▸ Work item: Transcribe only the lines of the listing below from the one holding "cts_hold_buf = 0" through the one holding "buf_4 | 98 | 243 |", inclusive, without any change.

──────────

`src/hdl/drbt_pkg.sv`:
```
// types, codes and constants shared by the rank/bank timing update block
package drbt_pkg;

	localparam int CYC_W      = 48;
	localparam int REG_W      = 6;
	localparam int OFF_W      = 8;
	localparam int CFG_ADDR_W = 3;
	localparam int FUNC_W     = 3;
	localparam int GRP_W      = 2;
	localparam int BIDX_W     = 4;

	// command codes
	localparam logic [FUNC_W-1:0] FUNC_ACT  = 3'd0;
	localparam logic [FUNC_W-1:0] FUNC_RD   = 3'd1;
	localparam logic [FUNC_W-1:0] FUNC_RDA  = 3'd2;
	localparam logic [FUNC_W-1:0] FUNC_WR   = 3'd3;
	localparam logic [FUNC_W-1:0] FUNC_WRA  = 3'd4;

	// register indexes
	localparam logic [CFG_ADDR_W-1:0] REG_RRD_S  = 3'd0;
	localparam logic [CFG_ADDR_W-1:0] REG_CCD_S  = 3'd1;
	localparam logic [CFG_ADDR_W-1:0] REG_BL     = 3'd2;
	localparam logic [CFG_ADDR_W-1:0] REG_CL     = 3'd3;
	localparam logic [CFG_ADDR_W-1:0] REG_RTW    = 3'd4;
	localparam logic [CFG_ADDR_W-1:0] REG_CWL    = 3'd5;
	localparam logic [CFG_ADDR_W-1:0] REG_WTR_S  = 3'd6;

	// register reset values
	localparam logic [REG_W-1:0] RST_RRD_S = 6'd4;
	localparam logic [REG_W-1:0] RST_CCD_S = 6'd4;
	localparam logic [REG_W-1:0] RST_BL    = 6'd4;
	localparam logic [REG_W-1:0] RST_CL    = 6'd16;
	localparam logic [REG_W-1:0] RST_RTW   = 6'd8;
	localparam logic [REG_W-1:0] RST_CWL   = 6'd12;
	localparam logic [REG_W-1:0] RST_WTR_S = 6'd3;

	typedef struct packed {
		logic [FUNC_W-1:0] func;
		logic [GRP_W-1:0]  issuing_group;
		logic [CYC_W-1:0]  issue_cycle;
	} in_t;

	typedef struct packed {
		logic [BIDX_W-1:0] bank_index;
		logic [CYC_W-1:0]  next_act;
		logic [CYC_W-1:0]  next_read;
		logic [CYC_W-1:0]  next_read_auto;
		logic [CYC_W-1:0]  next_write;
		logic [CYC_W-1:0]  next_write_auto;
		logic              last_bank;
	} out_t;

	// cross-group offsets derived from the timing registers
	typedef struct packed {
		logic [OFF_W-1:0] act_act;
		logic [OFF_W-1:0] col_col;
		logic [OFF_W-1:0] rd_wr;
		logic [OFF_W-1:0] wr_rd;
	} tim_t;

	// per-bank entry: the read and write pairs always move together
	typedef struct packed {
		logic [CYC_W-1:0] act;
		logic [CYC_W-1:0] rd;
		logic [CYC_W-1:0] wr;
	} entry_t;

	typedef enum logic [2:0] {
		ST_IDLE,
		ST_OFFS,
		ST_ADD_A,
		ST_ADD_B,
		ST_SWEEP
	} state_t;

endpackage

```
`src/hdl/drbt_regs.sv`:
```
// timing register file and derived cross-group offsets
module drbt_regs (
	input  logic                             clk,
	input  logic                             arst_n,
	input  logic                             cfg_we,
	input  logic [drbt_pkg::CFG_ADDR_W-1:0]  cfg_addr,
	input  logic [drbt_pkg::REG_W-1:0]       cfg_data,
	output drbt_pkg::tim_t                   tim
);
	import drbt_pkg::*;

	logic [REG_W-1:0] rrd_q, ccd_q, bl_q, cl_q, rtw_q, cwl_q, wtr_q;
	logic [OFF_W-1:0] rw_pos;

	always_ff @(posedge clk or negedge arst_n) begin
		if (!arst_n) begin
			rrd_q <= RST_RRD_S;
			ccd_q <= RST_CCD_S;
			bl_q  <= RST_BL;
			cl_q  <= RST_CL;
			rtw_q <= RST_RTW;
			cwl_q <= RST_CWL;
			wtr_q <= RST_WTR_S;
		end else if (cfg_we) begin
			unique case (cfg_addr)
				REG_RRD_S: rrd_q <= cfg_data;
				REG_CCD_S: ccd_q <= cfg_data;
				REG_BL:    bl_q  <= cfg_data;
				REG_CL:    cl_q  <= cfg_data;
				REG_RTW:   rtw_q <= cfg_data;
				REG_CWL:   cwl_q <= cfg_data;
				REG_WTR_S: wtr_q <= cfg_data;
				default: ;
			endcase
		end
	end

	always_comb begin
		rw_pos       = OFF_W'(cl_q) + OFF_W'(bl_q) + OFF_W'(rtw_q);
		tim.act_act  = OFF_W'(rrd_q);
		tim.col_col  = (ccd_q > bl_q) ? OFF_W'(ccd_q) : OFF_W'(bl_q);
		// read to write turnaround clamps at zero
		tim.rd_wr    = (rw_pos > OFF_W'(cwl_q)) ? rw_pos - OFF_W'(cwl_q) : '0;
		tim.wr_rd    = OFF_W'(cwl_q) + OFF_W'(bl_q) + OFF_W'(wtr_q);
	end

endmodule

```
`src/hdl/dram_rank_bank_timing_update_core.sv`:
```
// rank timing tracker: raises per-bank earliest-issue cycles of the other bank groups
//
//  channel | direction | handshake               | beat
//  cmd     | in        | cmd_valid / cmd_ready   | in_t: func, issuing_group, issue_cycle
//  row     | out       | row_valid / row_ready   | out_t: one bank's entries, last_bank on final
//  cfg     | in        | cfg_we                  | cfg_addr selects register, cfg_data value
//
// an item runs through setup (offset select, then two passes through the shared 48-bit
// saturating adder), then visits each bank of the other groups through the entry
// memory read / max / write-back loop, one bank per cycle while the output is not stalled;
// the next item is accepted only once the sweep has returned to idle.
// an issuing group with no other groups to visit, or out of range, returns to idle
// right after the offset select cycle.
// reset clears per-bank valid bits, so entries read as zero without a clearing pass.
// a stalled output register holds the sweep; cmd_ready is high only between items.
module dram_rank_bank_timing_update_core #(
	parameter int GROUP_COUNT     = 4,
	parameter int BANKS_PER_GROUP = 4
) (
	input  logic                             clk,
	input  logic                             arst_n,
	input  logic                             cmd_valid,
	output logic                             cmd_ready,
	input  drbt_pkg::in_t                    cmd_data,
	output logic                             row_valid,
	input  logic                             row_ready,
	output drbt_pkg::out_t                   row_data,
	input  logic                             cfg_we,
	input  logic [drbt_pkg::CFG_ADDR_W-1:0]  cfg_addr,
	input  logic [drbt_pkg::REG_W-1:0]       cfg_data
);
	import drbt_pkg::*;

	localparam int NB   = GROUP_COUNT * BANKS_PER_GROUP;
	localparam int BK_W = (NB > 1) ? $clog2(NB) : 1;
	localparam int K_W  = (BANKS_PER_GROUP > 1) ? $clog2(BANKS_PER_GROUP) : 1;
	localparam int GC_W = $clog2(GROUP_COUNT + 3);

	tim_t              tim;
	state_t            state_q, state_nx;

	logic [FUNC_W-1:0] func_q;
	logic [GRP_W-1:0]  grp_q;
	logic [CYC_W-1:0]  t_q;
	logic [OFF_W-1:0]  off_a_q, off_b_q;
	logic [CYC_W-1:0]  floor_a_q, floor_b_q;
	logic [GC_W-1:0]   g_q, g_nx, g_first;
	logic [K_W-1:0]    k_q, k_nx;
	logic [BK_W-1:0]   bank_cur, bank_nx, rd_addr;

	entry_t            mem_q [NB];
	logic [NB-1:0]     vld_q;
	entry_t            rd_data_q;
	logic              rd_hit_q;

	logic              cmd_ok, last_cur, out_free;
	logic              rd_en, out_load, add_sel_b;
	logic              is_act, is_col, raise_a, raise_b;
	logic [CYC_W-1:0]  cmp_a_lhs;
	logic [CYC_W:0]    sum;
	logic [CYC_W-1:0]  sat_sum;
	entry_t            cur, upd;

	out_t              out_q;
	logic              out_valid_q;

	drbt_regs u_regs (
		.clk      (clk),
		.arst_n   (arst_n),
		.cfg_we   (cfg_we),
		.cfg_addr (cfg_addr),
		.cfg_data (cfg_data),
		.tim      (tim)
	);

	// bank walk over the groups other than the issuing one
	always_comb begin
		g_first = (grp_q == '0) ? GC_W'(1) : '0;
		cmd_ok  = (GC_W'(grp_q) < GC_W'(GROUP_COUNT)) && (g_first < GC_W'(GROUP_COUNT));
		if (k_q == K_W'(BANKS_PER_GROUP - 1)) begin
			k_nx = '0;
			g_nx = g_q + GC_W'(1);
			if (g_nx == GC_W'(grp_q)) begin
				g_nx = g_nx + GC_W'(1);
			end
		end else begin
			k_nx = k_q + K_W'(1);
			g_nx = g_q;
		end
		last_cur = (g_nx >= GC_W'(GROUP_COUNT));
		bank_cur = BK_W'(32'(g_q) * BANKS_PER_GROUP + 32'(k_q));
		bank_nx  = BK_W'(32'(g_nx) * BANKS_PER_GROUP + 32'(k_nx));
	end

	assign out_free = !out_valid_q || row_ready;

	// next state
	always_comb begin
		state_nx = state_q;
		unique case (state_q)
			ST_IDLE:  if (cmd_valid) state_nx = ST_OFFS;
			ST_OFFS:  state_nx = cmd_ok ? ST_ADD_A : ST_IDLE;
			ST_ADD_A: state_nx = ST_ADD_B;
			ST_ADD_B: state_nx = ST_SWEEP;
			ST_SWEEP: if (out_free && last_cur) state_nx = ST_IDLE;
			default:  state_nx = ST_IDLE;
		endcase
	end

	// sequencer outputs
	always_comb begin
		cmd_ready = 1'b0;
		add_sel_b = 1'b0;
		rd_en     = 1'b0;
		rd_addr   = bank_nx;
		out_load  = 1'b0;
		unique case (state_q)
			ST_IDLE:  cmd_ready = 1'b1;
			ST_OFFS:  ;
			ST_ADD_A: ;
			ST_ADD_B: begin
				add_sel_b = 1'b1;
				rd_en     = 1'b1;
				rd_addr   = bank_cur;
			end
			ST_SWEEP: begin
				out_load = out_free;
				rd_en    = out_free && !last_cur;
			end
			default: ;
		endcase
	end

	always_ff @(posedge clk or negedge arst_n) begin
		if (!arst_n) begin
			state_q <= ST_IDLE;
		end else begin
			state_q <= state_nx;
		end
	end

	// command capture and offset selection
	always_ff @(posedge clk) begin
		if (cmd_valid && cmd_ready) begin
			func_q <= cmd_data.func;
			grp_q  <= cmd_data.issuing_group;
			t_q    <= cmd_data.issue_cycle;
		end
		if (state_q == ST_OFFS) begin
			g_q <= g_first;
			k_q <= '0;
			case (func_q)
				FUNC_RD, FUNC_RDA: begin
					off_a_q <= tim.col_col;
					off_b_q <= tim.rd_wr;
				end
				FUNC_WR, FUNC_WRA: begin
					off_a_q <= tim.wr_rd;
					off_b_q <= tim.col_col;
				end
				default: begin
					off_a_q <= tim.act_act;
					off_b_q <= tim.act_act;
				end
			endcase
		end else if (out_load && !last_cur) begin
			g_q <= g_nx;
			k_q <= k_nx;
		end
	end

	// shared saturating adder: issue cycle plus offset
	always_comb begin
		sum     = {1'b0, t_q} + (CYC_W + 1)'(add_sel_b ? off_b_q : off_a_q);
		sat_sum = sum[CYC_W] ? '1 : sum[CYC_W-1:0];
	end

	always_ff @(posedge clk) begin
		if (state_q == ST_ADD_A) floor_a_q <= sat_sum;
		if (state_q == ST_ADD_B) floor_b_q <= sat_sum;
	end

	// entry memory with registered read
	always_ff @(posedge clk) begin
		if (out_load) begin
			mem_q[bank_cur] <= upd;
		end
		if (rd_en) begin
			rd_data_q <= mem_q[rd_addr];
		end
	end

	always_ff @(posedge clk or negedge arst_n) begin
		if (!arst_n) begin
			vld_q    <= '0;
			rd_hit_q <= 1'b0;
		end else begin
			if (out_load) vld_q[bank_cur] <= 1'b1;
			if (rd_en)    rd_hit_q        <= vld_q[rd_addr];
		end
	end

	// max against the floors, one bank per cycle unless the output register stalls
	always_comb begin
		cur       = rd_hit_q ? rd_data_q : '0;
		is_act    = (func_q == FUNC_ACT);
		is_col    = (func_q == FUNC_RD) || (func_q == FUNC_RDA) ||
		            (func_q == FUNC_WR) || (func_q == FUNC_WRA);
		cmp_a_lhs = is_act ? cur.act : cur.rd;
		raise_a   = floor_a_q > cmp_a_lhs;
		raise_b   = floor_b_q > cur.wr;
		upd.act   = (is_act && raise_a) ? floor_a_q : cur.act;
		upd.rd    = (is_col && raise_a) ? floor_a_q : cur.rd;
		upd.wr    = (is_col && raise_b) ? floor_b_q : cur.wr;
	end

	// output register
	always_ff @(posedge clk or negedge arst_n) begin
		if (!arst_n) begin
			out_valid_q <= 1'b0;
		end else if (out_load) begin
			out_valid_q <= 1'b1;
		end else if (row_ready) begin
			out_valid_q <= 1'b0;
		end
	end

	always_ff @(posedge clk) begin
		if (out_load) begin
			out_q.bank_index      <= BIDX_W'(bank_cur);
			out_q.next_act        <= upd.act;
			out_q.next_read       <= upd.rd;
			out_q.next_read_auto  <= upd.rd;
			out_q.next_write      <= upd.wr;
			out_q.next_write_auto <= upd.wr;
			out_q.last_bank       <= last_cur;
		end
	end

	assign row_valid = out_valid_q;
	assign row_data  = out_q;

	// the sweep never visits the issuing group
	a_skip_issuer: assert property (@(posedge clk) disable iff (!arst_n)
		out_load |-> (g_q != GC_W'(grp_q)))
		else $error("sweep touched the issuing bank group");

	// the final beat of a command ends the sweep
	a_last_idle: assert property (@(posedge clk) disable iff (!arst_n)
		(out_load && last_cur) |=> (state_q == ST_IDLE))
		else $error("sweep did not end after the last bank");

	// entries only ever move forward
	a_monotone: assert property (@(posedge clk) disable iff (!arst_n)
		out_load |-> (upd.act >= cur.act && upd.rd >= cur.rd && upd.wr >= cur.wr))
		else $error("entry moved backward");

	// an accepted command always starts with offset selection
	a_start: assert property (@(posedge clk) disable iff (!arst_n)
		(cmd_valid && cmd_ready) |=> (state_q == ST_OFFS))
		else $error("accepted command did not start the sequence");

endmodule

```
`config.mk`:
```
export PLATFORM = sky130hd
export DESIGN_NAME = dram_rank_bank_timing_update_core
export DESIGN_NICKNAME = d
export VERILOG_FILES = /design/src/hdl/drbt_pkg.sv /design/src/hdl/drbt_regs.sv /design/src/hdl/dram_rank_bank_timing_update_core.sv
export SDC_FILE = /design/constraint.sdc
export NUM_CORES = 2
export LEC_CHECK = 0
export BUFFER_PORTS_ARGS = -buffer_cell sky130_fd_sc_hd__clkbuf_2
export CAP_MARGIN = 20
export CORE_ASPECT_RATIO = 0.9
export CORE_UTILIZATION = 40
export DETAILED_ROUTE_END_ITERATION = 10
export PLACE_DENSITY_LB_ADDON = 0.1
export SYNTH_ARGS = -nofsm -noshare
export SYNTH_HDL_FRONTEND = slang
export SYNTH_SLANG_ARGS = --single-unit
```
`constraint.sdc`:
```
create_clock -name clk -period 16.76 [get_ports clk]
set_clock_uncertainty 0.05 [all_clocks]
set_input_delay 2.514 -clock clk [delete_from_list [all_inputs] [get_ports clk]]
set_output_delay 2.514 -clock clk [all_outputs]
set_load 0.01 [all_outputs]
```
Word level (Yosys, flattened, before mapping)

Memory sizes are Yosys's and may differ from the RTL's. A register that Yosys moved wholly into a read port is not among the register bits.
Cells that the tools add are included.
Widths: inputs -> output; s select.

Add/subtract/negate cells: 11
Order comparisons: 9
Eq/ne operators: 18
Muxes and demuxes: 34
Bitwise gates (word level): 1
Reductions and logical operators: 30

Operators by type and width:

| kind                | count |
|---|---|
| $mux 48             | 5 |
| $mux 144            | 1 |
| $gt 48x48->1        | 2 |
| $add 48x8->49       | 1 |
| $pmux 8 s2          | 2 |
| $eq 3x2->1 const B  | 6 |
| $mux 3              | 6 |
| $add 8x6->8         | 2 |
| $mux 8              | 2 |
| $or 16x16->16       | 1 |
| $reduce_and 2->1    | 8 |
| $eq 3x3->1 const B  | 5 |
| $pmux 3 s5          | 1 |
| $add 6x6->7         | 2 |
| $lt 4x5->1 const B  | 2 |
| $mux 1              | 10 |
| $eq 3x1->1 const B  | 3 |
| $logic_not 3->1     | 3 |
| $add 4x2->4         | 2 |
| $gt 8x6->1          | 1 |
| $logic_and 1x1->1   | 8 |
| $sub 8x6->8         | 1 |
| $add 3x1->3 const B | 2 |
| $gt 6x6->1          | 1 |
| other kinds (18)    | 26 |

Register bits after elaboration: 382
Memory bits (writable): 2304
Bits of input ports: 67
Output and inout port bits: 247
Word-level logic and storage cells: 129
Memories: 1

Memories:

| memory | words | bits a word | read ports | clocked after Yosys merged registers in | wr ports | line                                    | text |
|---|---|---|---|---|---|---|---|
| mem_q  | 16    | 144         | 1          | 1                                       | 1        | dram_rank_bank_timing_update_core.sv:51 | `entry_t mem_q [NB];` |

Logic depth before layout (Yosys ltp)

Depth in word-level cells: 9
Depth in mapped cells: 17
Gate-level depth less buffers: 16

Modules after synthesis

Synthesis repeated with hierarchy kept, for this count alone.

Cell total of the unflattened synthesis: 8890
Area, all modules: 116367.9 um^2

Modules (own cells, without submodules):

| module                            | instances | cells an instance | area an instance (um^2) | seq. area each (um^2) |
|---|---|---|---|---|
| dram_rank_bank_timing_update_core | 1         | 8641              | 113450.1                | 83595.2 |
| drbt_regs                         | 1         | 249               | 2917.8                  | 1062.3 |

Worst setup path after synthesis

Ideal clock, no wire load.

Path kind: input to register
Start point: in row_ready
End point: mem mem_q[15][0] (netlist bit), enable pin
Library setup time: 0.522 ns
Arrival: 10.641 ns
Data required time: 16.188 ns
Setup slack: 5.547 ns
Stages: 4
Buffers on the path: 1
Path through: nor2b_1 nor2_1 clkbuf_1 and3_1

Longest elaborated chain between the ends: 4

RTL lines:

| element                      | line                                     | text |
|---|---|---|
| start: declaration           | dram_rank_bank_timing_update_core.sv:26  | `input logic row_ready,` |
| $logic_or 1x1->1             | dram_rank_bank_timing_update_core.sv:95  | `assign out_free = !out_valid_q \|\| row_ready;` |
| $mux 1                       | dram_rank_bank_timing_update_core.sv:117 | `unique case (state_q)` |
| via out_load                 | dram_rank_bank_timing_update_core.sv:57  | `logic rd_en, out_load, add_sel_b;` |
| $mux 1                       | dram_rank_bank_timing_update_core.sv:185 | `if (out_load) begin` |
| $mux 1 (not written as such) | dram_rank_bank_timing_update_core.sv:186 | `mem_q[bank_cur] <= upd;` |
| end: declaration             | dram_rank_bank_timing_update_core.sv:51  |  |

The timed path passes the listed nets, and every way through them passes these cells.

==> impl_metrics.ini <==
[grt]
overflow = 0
grt.total_usage = 0.249
antenna_found_initial = 19
first_global_vias = 71711
grt_pass1_wl_um = 529000
grt_max_degree = 168

[timing]
timing.final.max_slew_violations = 0
hold_violations = 0
fin_crit_sh = 0.402
worst_slew_pin_slew_ps = 1250
clock.fmax_mhz = 148
grt_setup_unrepaired = false
setup_viol = 0
period_minus_slack_ps = 6740
relSlewSlack = 0.170
tns_ps = 0

[setup_path]
cp_data_arrival_time_ps = 7290
slowest_stage = buf_4
r2r_slack_ps = 10020
worstSetupStartpointType = register
worst-setup-path-type = register to register
critPathRequiredTime_ps = 17310
cpMostUsedCell = buf_4
worst-path-max-fanout = 53
critPathMaxStageDelay_ps = 860
rr_worst_depth = 15
r2r-start = func_q[1]$_DFFE_PP_
end_kind = register
regToRegEndpoint = mem_q[6][88]$_DFFE_PP_
worstPathCellList = nor3_2 > buf_4 > buf_4 > mux2_2 > nand2_1 > ha_1 > a21o_1 > a21o_1 > a221oi_1 > o21ai_0 > a221oi_1 > a21o_4 > buf_4 > o22ai_1 > buf_4

[routing]
finalWirelength_um = 371000
first_iter_violations = 7652
drc_errors = 0
drtAntennaViolNets = 0
viasPerCell = 5.62
dr_total_vias = 74837
wl_per_cell_um = 27.9
drt-pass1-iter-count = 6

[synth]
synth.avg_cell_area_um2 = 13.0
yosys-top-cells-area = edfxtp_1, nand2_1, nand3_1
syn_area_mm2 = 0.116
async_flop_share = 0.0223
synth-xor-area-share = 0.00384
synth-main-ff-cell = edfxtp_1
synthCells = 8967
synth_simple_gate_area_frac = 0.159
synth_fa_ha_area_frac = 0.0171
yosysWarnings = 0
synth_seq_cells = 2830
yosys.area.top_type_share = 0.715
ys_seq_area_frac = 0.729
synth_mux_area_frac = 0.0147
syn_nets = 9189
synthTopCellsByCount = edfxtp_1, nand2_1, nand3_1
synth-compound-area-share = 0.0481
synth_top_family_by_area = simple AND/OR/NAND/NOR gates
synth_edf_count = 2765
synth_cell_types = 71
yosysMostFrequentCell = edfxtp_1
yosys.area.top_type = edfxtp_1

[power]
p_total_mw = 25.4
swShare = 0.372
p_seq_frac = 0.403
pwr-share-comb = 0.330
p_clk_frac = 0.266
p_switching_mw = 9.43
power_density_mw_per_mm2 = 192
leakagePower_nw = 46.7
p_int_mw = 15.9
ir_drop_mv = 0.191

[placement]
hpwl_um = 209000
place.gp.congestion = 0.908
io_buffers = 313

[floorplan]
rows = 187
die_area_mm2 = 0.293
die_h_um = 513
io_pins = 314
coreArea_mm2 = 0.289
die_w_um = 570
start_util = 0.402

[final_layout]
syn_to_final_growth_pct = 13.8
nets = 9425
drive_gt1_frac = 0.128
num-fill-cells = 25954

[worst_hold_path]
min_from = vld_q[5]$_DFFE_PN0P_
hold_depth = 1
min_to = vld_q[5]$_DFFE_PN0P_
hp-class = register to register

[run]
maxCapViolCount = 0

[clocking]
cts_resized = 0
cts_made_buffers = 312
cts_tree = built
cts_num_sinks = 2830
clock_latency_ps = 880
cts_hold_buf = 0
cts_setup_buffers = 0
path_clk_slew_ps = 60
htreeDepth = 5
cts_buffer_depth = 4
cts_root_buf = clkbuf_16

[run_status]
status = complete, no violations
[routing by layer]
layer / vias up / track usage / share of wire
met2: 2696 / 0.397 / 0.47
met1: 38366 / 0.357 / 0.44
li1: 33307 / - / -
met4: 2 / 0.0719 / 0.030
met3: 466 / 0.0324 / 0.062
met5: - / 0 / 0.000035
[layout by cell type, fill, tap and decap left out, types with 53 or more instances in the layout]
| cell | Yosys | routed |
|---|---|---|
| nand3_1 | 878 | 878 |
| a21oi_1 | 85 | 84 |
| clkbuf_16 | 0 | 318 |
| nand2_1 | 2688 | 2686 |
| edfxtp_1 | 2765 | 2765 |
| clkinv_1 | 0 | 54 |
| o22ai_1 | 95 | 72 |
| a31oi_1 | 156 | 155 |
| clkbuf_1 | 471 | 70 |
| a311oi_1 | 290 | 290 |
| buf_4 | 98 | 243 |
| nor3_1 | 162 | 161 |
| mux2i_1 | 58 | 54 |
| ha_1 | 149 | 149 |
| dfrtp_1 | 54 | 53 |
| mux2_2 | 90 | 89 |
| and3_1 | 318 | 302 |
| inv_1 | 103 | 102 |
| clkbuf_2 | 0 | 313 |
[critical path: cells and delay by family, from the launching register on]
| family | cells | cell delay, ps |
|---|---|---|
| AO/OA/AOI/OAI | 7 | 2600 |
| flip-flops | 1 | 460 |
| AND/OR/NAND/NOR | 2 | 270 |
| adder cells (fa/ha/maj) | 1 | 240 |
| buffers and inverters | 4 | 2320 |
| multiplexers | 1 | 410 |
[registers in the layout, summed over array words and instances (netlist names), 8 cells and up]
register and count:
row_data 149, floor_a_q 48, floor_b_q 48, mem_q 2304, vld_q 16, t_q 48, off_b_q 8, rd_data_q 144
off_a_q 8
[worst max path at each step]
stage,cells after the start,to,from,slack (ps)
after floorplan,4,mem_q[15][0]$_DFFE_PP_,row_ready,5550
after global placement,9,mem_q[12][58]$_DFFE_PP_,row_ready,9220
after detailed placement,9,mem_q[12][58]$_DFFE_PP_,row_ready,9210
after CTS,14,mem_q[10][101]$_DFFE_PP_,func_q[1]$_DFFE_PP_,10050
after global routing,15,mem_q[6][88]$_DFFE_PP_,func_q[1]$_DFFE_PP_,9790
final,15,mem_q[6][88]$_DFFE_PP_,func_q[1]$_DFFE_PP_,10020
[power by group through the flow]
stage	clock, mW	combinational (mW)	sequential, mW
6_report	6.75	8.39	10.2
5_1_grt	7.14	9.14	10.3
4_1_cts	6.88	8.37	10.2
3_5_place_dp	0	8.33	10.4
3_3_place_gp	0	8.25	10.4
2_1_floorplan	0	5.05	10.0
[per-stage QoR]
stage / setup slack (ps) / cell area, um^2 / cells / hold slack, ps / utilization
2_1_floorplan: 5550 / 116000 / 8967 / 389 / -
3_3_place_gp: 9220 / 122000 / 12714 / 402 / 0.422
3_5_place_dp: 9210 / 122000 / 12726 / 406 / 0.423
4_1_cts: 10050 / 132000 / 13264 / 421 / 0.457
5_1_grt: 9790 / 132000 / 13302 / 430 / 0.458
6_report: 10020 / 132000 / 13307 / 422 / 0.458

──────────

▸ Solution below:
cts_hold_buf = 0
cts_setup_buffers = 0
path_clk_slew_ps = 60
htreeDepth = 5
cts_buffer_depth = 4
cts_root_buf = clkbuf_16

[run_status]
status = complete, no violations
[routing by layer]
layer / vias up / track usage / share of wire
met2: 2696 / 0.397 / 0.47
met1: 38366 / 0.357 / 0.44
li1: 33307 / - / -
met4: 2 / 0.0719 / 0.030
met3: 466 / 0.0324 / 0.062
met5: - / 0 / 0.000035
[layout by cell type, fill, tap and decap left out, types with 53 or more instances in the layout]
| cell | Yosys | routed |
|---|---|---|
| nand3_1 | 878 | 878 |
| a21oi_1 | 85 | 84 |
| clkbuf_16 | 0 | 318 |
| nand2_1 | 2688 | 2686 |
| edfxtp_1 | 2765 | 2765 |
| clkinv_1 | 0 | 54 |
| o22ai_1 | 95 | 72 |
| a31oi_1 | 156 | 155 |
| clkbuf_1 | 471 | 70 |
| a311oi_1 | 290 | 290 |
| buf_4 | 98 | 243 |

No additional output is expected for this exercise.